Alfresco + Apache ManifoldCF + ElasticSearch: Part 1

In this post, I'll try and cover the following items:

  • What is Apache ManifoldCF?
  • What benefits can ManifoldCF bring to Alfresco?
  • How to configure Alfresco and ElasticSearch connectors in ManifoldCF.

 

What is Apache ManifoldCF?

     Apache ManifoldCF is a framework that can be used to synchronize documents and their associated metadata from multiple repositories, such as Alfresco, with search engines or other output targets. In addition, ManifoldCF has the ability to maintain ACL's from the source repository.

     

    What benefits can ManifoldCF bring to Alfresco?

    One of the first benefits that come to find is the ability to integrate with a centralized search server that is leveraged across your enterprise. Do you see that? Yes, that's a light at the end of the Federated Search tunnel. This could lead you down a few paths....

    1. Indexes are duplicated between the Alfresco implementation of Solr and your centralized search server of choice.
    2. You completely decouple the search and indexing tier from Alfresco and integrate the Alfresco SearchService with centralized search server.
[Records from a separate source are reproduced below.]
Source: an optimization exercise on an open RTL-to-GDS flow (aim: small area, a short achievable clock period and few clock cycles per item). Production flows keep margins and buffers that such runs may drop.
In this exercise RTL edits were held to simulation tests only and were not proved equivalent to the original.
No activity file was given, so power comes from the tool's default toggle rates.

===== flow/constraint.sdc =====
create_clock -name core_clock -period 5.0 [get_ports {clk_i}]
set_input_delay 1.0000 -clock core_clock [delete_from_list [all_inputs] [get_ports {clk_i}]]
set_output_delay 1.0000 -clock core_clock [all_outputs]
set_load 0.01 [all_outputs]

===== flow/config.mk =====
export PLATFORM = sky130hd
export DESIGN_NAME = scalar_kalman_filter
export DESIGN_NICKNAME = scalar_kalman_filter
export VERILOG_FILES = /design/flow/design.v
export SDC_FILE = /design/flow/constraint.sdc
export NUM_CORES = 4
export LEC_CHECK = 0
export CAP_MARGIN = 20
export CORE_MARGIN = 2
export CORE_UTILIZATION = 40
export SLEW_MARGIN = 20
Source: an optimization exercise on an open RTL-to-GDS flow (aim: small area, a short achievable clock period and few clock cycles per item). Production flows keep margins and buffers that such runs may drop.

## build 1
==> flow/design.v (excerpt) <==
module pe_requant #(
    parameter int ACC_W  = 32,
    parameter int MULT_W = 16,
    parameter int CNT_W  = 16
) (
    input  logic              clk,
    input  logic              rst_n,
    input  logic              in_valid,
    output logic              in_ready,
    input  logic [ACC_W-1:0]  in_acc,
    input  logic [ACC_W-1:0]  in_bias,
    input  logic              in_last,
    output logic              out_valid,
    input  logic              out_ready,
    output logic [7:0]        out_data,
    output logic              out_last,
    input  logic              cfg_we,
    input  logic [MULT_W-1:0] cfg_mult,
    input  logic [4:0]        cfg_shift,
    input  logic [7:0]        cfg_zp,
    output logic              busy,
    output logic [CNT_W-1:0]  out_count
);
Settings: LEC_CHECK=0, ABC_CLOCK_PERIOD_IN_PS=4400, CAP_MARGIN=20, CORE_MARGIN=2, CORE_UTILIZATION=55, CTS_BUF_LIST=sky130_fd_sc_hd__clkbuf_4 sky130_fd_sc_hd__clkbuf_8, CTS_CLUSTER_SIZE=30, SETUP_SLACK_MARGIN=5.0, SLEW_MARGIN=20, SYNTH_HIERARCHICAL=1, SYNTH_MINIMUM_KEEP_SIZE=0; clock period 9.0 ns.
standard.sh (not shown) runs the stock make flow with config.mk's settings and CLKGATE_MAP_FILE= SYNTH_SCRIPT=/design/flow/synth_recipe.tcl, a recipe that flattens the netlist after the stock synthesis.
==> flow/flow/run.sh <==
#!/bin/bash
# Standard layout, with plain buffers (not delay buffers) on the ports and a
# clock tree without dummy loads.
export BUFFER_PORTS_ARGS="-buffer_cell sky130_fd_sc_hd__buf_1"
export CTS_ARGS="-sink_clustering_enable -repair_clock_nets -dont_use_dummy_load -sink_clustering_size 30 -buf_list {sky130_fd_sc_hd__clkbuf_4 sky130_fd_sc_hd__clkbuf_8}"
bash standard.sh > standard.log 2>&1
### build 1 -> trial 50
diff --git a/flow/design.v b/flow/design.v
--- a/flow/design.v
+++ b/flow/design.v
@@ -16,26 +16,25 @@
     output logic              out_last,
     input  logic              cfg_we,
     input  logic [MULT_W-1:0] cfg_mult,
     input  logic [4:0]        cfg_shift,
     input  logic [7:0]        cfg_zp,
     output logic              busy,
     output logic [CNT_W-1:0]  out_count
 );
     localparam int SUM_W = ACC_W + 1;    
     localparam int W     = 49;           
     localparam int NDIG  = 9;            
-    localparam int NH    = 4;            
-    logic [MULT_W-1:0] cfg_mult_q;
-    logic [NDIG-1:0] bone;                
-    logic [NDIG-2:0] btwo, bneg;          
+    localparam int NH    = 3;            
+    logic [NDIG-1:0] bone;
+    logic [NDIG-2:0] btwo, bneg;
     logic [4:0]      cfg_shift_q;
     logic [7:0]      cfg_zp_q;
     logic        s1_vld, s2_vld, r3_vld;
     logic        s1_last, s2_last;
     logic        room_q;                  
     logic        any_q;                   
     logic        in_fire, pop, cfg_apply;
     assign in_ready  = room_q || out_ready;
     assign in_fire   = in_valid && in_ready;
     assign busy      = any_q || in_valid;
     assign cfg_apply = cfg_we && !busy;
@@ -1106,26 +1105,26 @@
         v = $signed({r3_win[9], r3_win[9:1]}) + $signed({9'd0, r3_win[0]})
           + $signed({2'b00, cfg_zp_q});
         if (!((r3_zfix && r3_zvlo && r3_zvhi) || (r3_ofix && r3_ovlo && r3_ovhi)))
                                 res = r3_sgn ? 8'd0 : 8'd255;
         else if (v[9])          res = 8'd0;
         else if (v[8])          res = 8'd255;
         else                    res = v[7:0];
     end
     assign r3_dat = {r3_last, res};
     logic [NH-1:0] h_vld, nh_vld;
     logic [8:0]    h_dat [NH];
-    assign out_valid = h_vld[0];
-    assign out_data  = h_dat[0][7:0];
-    assign out_last  = h_dat[0][8];
-    assign pop       = h_vld[0] && out_ready;
+    assign out_valid = h_vld[0] || r3_vld;
+    assign out_data  = h_vld[0] ? h_dat[0][7:0] : r3_dat[7:0];
+    assign out_last  = h_vld[0] ? h_dat[0][8]   : r3_dat[8];
+    assign pop       = out_valid && out_ready;
     always_comb begin
         if (r3_vld && !pop)      nh_vld = {h_vld[NH-2:0], 1'b1};
         else if (!r3_vld && pop) nh_vld = {1'b0, h_vld[NH-1:1]};
         else                     nh_vld = h_vld;
     end
     always_ff @(posedge clk) begin
         for (int k = 0; k < NH; k++) begin
             if (pop) begin
                 if (k < NH - 1 && h_vld[k+1]) h_dat[k] <= h_dat[k+1];
                 else                          h_dat[k] <= r3_dat;
             end else begin
@@ -1153,43 +1152,49 @@
             h_vld  <= '0;
             fl_q   <= '0;
         end else begin
             s1_vld <= in_fire;
             s2_vld <= s1_vld;
             r3_vld <= s2_vld;
             h_vld  <= nh_vld;
             fl_q   <= fl_nxt;
         end
     end
     logic [17:0] mx;
-    assign mx = {2'b00, cfg_mult_q};
+    logic [NDIG-1:0] bone_n;
+    logic [NDIG-2:0] btwo_n, bneg_n;
+    assign mx = {2'b00, cfg_mult};
     always_comb begin
         for (int j = 0; j < NDIG; j++) begin
             logic m2, m1, m0;
             m2 = mx[2*j+1];
             m1 = mx[2*j];
             m0 = (j == 0) ? 1'b0 : mx[2*j-1];
-            bone[j] = m1 ^ m0;
+            bone_n[j] = m1 ^ m0;
             if (j < NDIG - 1) begin
-                btwo[j] = (m2 & ~m1 & ~m0) | (~m2 & m1 & m0);
-                bneg[j] = m2 & ~(m1 & m0);
+                btwo_n[j] = (m2 & ~m1 & ~m0) | (~m2 & m1 & m0);
+                bneg_n[j] = m2 & ~(m1 & m0);
             end
         end
     end
     always_ff @(posedge clk or negedge rst_n) begin
         if (!rst_n) begin
-            cfg_mult_q  <= MULT_W'(1);
+            bone        <= NDIG'(1);         
+            btwo        <= '0;
+            bneg        <= '0;
             cfg_shift_q <= 5'd0;
             cfg_zp_q    <= 8'd0;
         end else if (cfg_apply) begin
-            cfg_mult_q  <= cfg_mult;
+            bone        <= bone_n;
+            btwo        <= btwo_n;
+            bneg        <= bneg_n;
             cfg_shift_q <= cfg_shift;
             cfg_zp_q    <= cfg_zp;
         end
     end
     always_ff @(posedge clk or negedge rst_n) begin
         if (!rst_n) begin
             out_count <= '0;
         end else if (cfg_apply) begin
             out_count <= '0;
         end else if (pop) begin
             out_count <= out_count + CNT_W'(1);
Findings:
- Number of well-tap cells placed shrinks slightly when moving from build 1 to trial 50.
- Relative to build 1, maximum number of pins on one net before global-route repair has increased by about 8% in trial 50.
- Per the comparison of trial 50 with build 1, weighted congestion at the end of routability-driven global placement now larger; time the final worst path needs with I/O delays and setup now larger.
- Number of global-route vias before repair (trial 50 vs. build 1) increases slightly
- Comparing non-clock buffer count for build 1 and trial 50, the bigger number came from trial 50.
- | starting density of the core | build 1 vs trial 50 | ≈ equal |
- in_valid as the timing startpoint of the critical path was reported by build 1, and cfg_zp_q[0] by trial 50.
- The die of trial 50 is smaller than the one used in build 1.
- STATUS via count: trial 50 wins against build 1
- Of the two values seen for slowest cell on the critical path, sky130_fd_sc_hd__or2_4 was produced by build 1 and sky130_fd_sc_hd__dfrtp_1 by trial 50.
- The run showing the greater antenna cell count is trial 50.
- Re post-synthesis to final-layout area growth: trial 50 is 0.42 points down on build 1.
No functional check of the RTL was part of any run of this note.

## re-timing with driven ports
The flow's constraints put no driver on any port. The routed layouts listed below were extracted and timed again, unchanged, in two steps. Step 1 (the two cells are an assumption about what drives the block):
set clk [get_ports {clk}]
set_driving_cell -lib_cell sky130_fd_sc_hd__clkbuf_16 $clk
set_driving_cell -lib_cell sky130_fd_sc_hd__buf_2 [delete_from_list [all_inputs] $clk]
Step 2, shift: input delay + t, output delay - t, t = (earliest + latest rising clock arrival at the registers) / 2. This alone moves slack from input paths to output paths. Slacks: ideal ports / drivers / drivers and shift; pairs: ideal ports / drivers.
run | shift t [ns] | setup slack, ns | worst register clock-pin slew, ns | worst data-port slew with drivers (ns)
build 1 | 0.643 | 4.969 / 4.947 / 4.573 | 0.06 / 0.06 | 0.09
trial 50 | 0.647 | 3.783 / 3.729 / 4.377 | 0.06 / 0.06 | 0.07
After both steps setup and hold are still met in every run listed. For build 1, which loses most, drivers alone change the setup slack by -0.022 ns; drivers and shift together by -0.396 ns.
    Another potential application for ManifoldCF is migrations. The ManifoldCF API's coupled with a way to map and massage metadata could prove to be a very powerful combination.  

     

    How to configure Alfresco and ElasticSearch connectors

      Download  Apache ManifoldCF:

      wget http://mirror.tcpdiag.net/apache/manifoldcf/apache-manifoldcf-1.3-bin.tar.gz

      Extract the Apache ManifoldCF tarball :

      tar -zxvf apache-manifoldcf-1.3-bin.tar.gz

      Change dir to the "apache-manifoldcf-1.3/example" directory :

      cd /apache-manifoldcf-1.3/example

      Start ManifoldCF:

      java -jar start.jar

      Confirm that you can reach the ManifoldCF Crawler UI (http://localhost:8345/mcf-crawler-ui/login.jsp) and log in with username=admin, password=admin:

      Download ElasticSearch:

      wget https://download.elasticsearch.org/elasticsearch/elasticsearch/elasticsearch-0.90.3.tar.gz

      Extract the ElasticSearch tarball:

      tar -zxvf elasticsearch-0.90.3.tar.gz

      Change directory to elasticsearch-0.90.3/bin:

      cd elasticsearch-0.90.3/bin

      Start ElasticeSearch:

      ./elasticsearch -f
      [2013-08-19 16:36:19,885][INFO ][node ] [Ogre] version[0.90.3], pid[91606], build[5c38d60/2013-08-06T13:18:31Z]
      [2013-08-19 16:36:19,885][INFO ][node ] [Ogre] initializing ...
      [2013-08-19 16:36:19,891][INFO ][plugins ] [Ogre] loaded [], sites []
      [2013-08-19 16:36:21,736][INFO ][node ] [Ogre] initialized
      [2013-08-19 16:36:21,736][INFO ][node ] [Ogre] starting ...
      [2013-08-19 16:36:21,825][INFO ][transport ] [Ogre] bound_address {inet[/0:0:0:0:0:0:0:0:9300]}, publish_address {inet[/X.X.X.X:9300]}
      [2013-08-19 16:36:24,850][INFO ][cluster.service ] [Ogre] new_master [Ogre][InMryYlLS_2MW9HCtu8i7Q][inet[/X.X.X.X:9300]], reason: zen-disco-join (elected_as_master)
      [2013-08-19 16:36:24,869][INFO ][discovery ] [Ogre] elasticsearch/InMryYlLS_2MW9HCtu8i7Q
      [2013-08-19 16:36:24,878][INFO ][http ] [Ogre] bound_address {inet[/0:0:0:0:0:0:0:0:9200]}, publish_address {inet[/X.X.X.X:9200]}
      [2013-08-19 16:36:24,878][INFO ][node ] [Ogre] started
      [2013-08-19 16:36:24,892][INFO ][gateway ] [Ogre] recovered [0] indices into cluster_state

      Confirm that ElasticSearch is up and running: 

      curl -XGET localhost:9200
      {
      "ok" : true,
      "status" : 200,
      "name" : "Carrion",
      "version" : {
      "number" : "0.90.3",
      "build_hash" : "5c38d6076448b899d758f29443329571e2522410",
      "build_timestamp" : "2013-08-06T13:18:31Z",
      "build_snapshot" : false,
      "lucene_version" : "4.4"
      },
      "tagline" : "You Know, for Search"
      }

      Let's configure an Alfresco/CMIS Repository Connector in ManifoldCF. In the Repository Connections List, click the "Add a new connection" link. Then provide a name and description for your Alfresco/CMIS connection.  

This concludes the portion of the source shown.